In the ever changing landscape of big data, focus is slowly moving away from batch and towards realtime analytics. Data Science workflows are evolving to adapt to this changing landscape. Realtime analytics are limited only by the underlying architecture that enables low latency ingestion, processing and serving of high throughput data. Lambda architecture unified batch and realtime to provide low latency computations with eventual correctness. However the challenges of maintaining two different codebases(among other things) made operations hard.
The founder of Kafka talks about a streaming first kappa architecture in this 2014 article. A streaming first, single path solution that can handle realtime processing as well as reprocessing and backfills. Kappa architecture makes sense, however it is 2023 and it has a long way to go for full scale adoption. A paradigm shift is required in how we design data infrastructure. Now, instead of worrying about two codebases, we need to worry about bootstrapping from a stream, backfills from history, idempotent sinks to handle reprocessing etc.
In this presentation, I will talk about strategies to evolve your Data Infrastructure to enable Kappa architecture in your organization. An iterative roadmap to move away from Lambda, while ensuring minimum disruption to end-users.
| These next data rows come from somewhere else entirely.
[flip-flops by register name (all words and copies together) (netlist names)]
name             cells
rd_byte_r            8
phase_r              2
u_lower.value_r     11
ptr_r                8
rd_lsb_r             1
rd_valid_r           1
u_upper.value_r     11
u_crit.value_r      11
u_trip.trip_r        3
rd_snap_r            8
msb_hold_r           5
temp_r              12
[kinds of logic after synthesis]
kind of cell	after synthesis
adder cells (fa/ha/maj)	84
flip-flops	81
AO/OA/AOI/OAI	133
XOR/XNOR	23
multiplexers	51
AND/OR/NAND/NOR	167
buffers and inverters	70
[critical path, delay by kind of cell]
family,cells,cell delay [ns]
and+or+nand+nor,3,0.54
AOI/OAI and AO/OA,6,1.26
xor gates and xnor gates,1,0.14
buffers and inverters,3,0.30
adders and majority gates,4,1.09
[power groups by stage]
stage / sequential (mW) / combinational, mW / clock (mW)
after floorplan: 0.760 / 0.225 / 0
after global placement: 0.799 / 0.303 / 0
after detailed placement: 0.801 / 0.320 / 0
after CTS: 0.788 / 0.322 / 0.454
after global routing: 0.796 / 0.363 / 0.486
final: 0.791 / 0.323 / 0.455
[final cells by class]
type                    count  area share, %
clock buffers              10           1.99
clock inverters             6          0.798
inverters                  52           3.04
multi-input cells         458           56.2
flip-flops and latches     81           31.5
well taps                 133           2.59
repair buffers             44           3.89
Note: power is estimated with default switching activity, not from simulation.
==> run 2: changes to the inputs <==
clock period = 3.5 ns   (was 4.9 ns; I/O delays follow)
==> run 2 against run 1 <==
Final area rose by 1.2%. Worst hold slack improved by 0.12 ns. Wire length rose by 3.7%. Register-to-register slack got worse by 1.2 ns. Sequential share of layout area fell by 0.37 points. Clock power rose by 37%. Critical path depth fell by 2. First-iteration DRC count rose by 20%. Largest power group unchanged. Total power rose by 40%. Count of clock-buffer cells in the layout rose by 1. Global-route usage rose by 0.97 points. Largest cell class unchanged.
I will be using real world examples from tech companies as case studies. By the end of this presentation you will walk away with a concrete roadmap for designing a data platform built on Kappa architecture.
Speaker
Sherin Thomas
Staff Software Engineer @Chime
Sherin is a Software Engineer with over 12 years of experience at companies like Google, Twitter, Lyft, Netflix and Chime. She works in the field of Big Data, Streaming, ML/AI and Distributed Systems. Currently, she's building a shiny new data platform at Chime. Sherin has presented on the topic of ML and Streaming at various reputable conferences including a keynote address and has judged various awards such as SXSW Innovation awards and CES.
Recently she advised NASA's SpaceML program and helped build a platform for processing petabytes of satellite imagery for detecting weather patterns and labelling raw data for climate science related AI research. She also writes a blog where she shares her thoughts on technology, work and career.
When she's not technical stuff she enjoys painting, reading, perusing the art and fashion section of New York Times and spending time with her husband and toddler.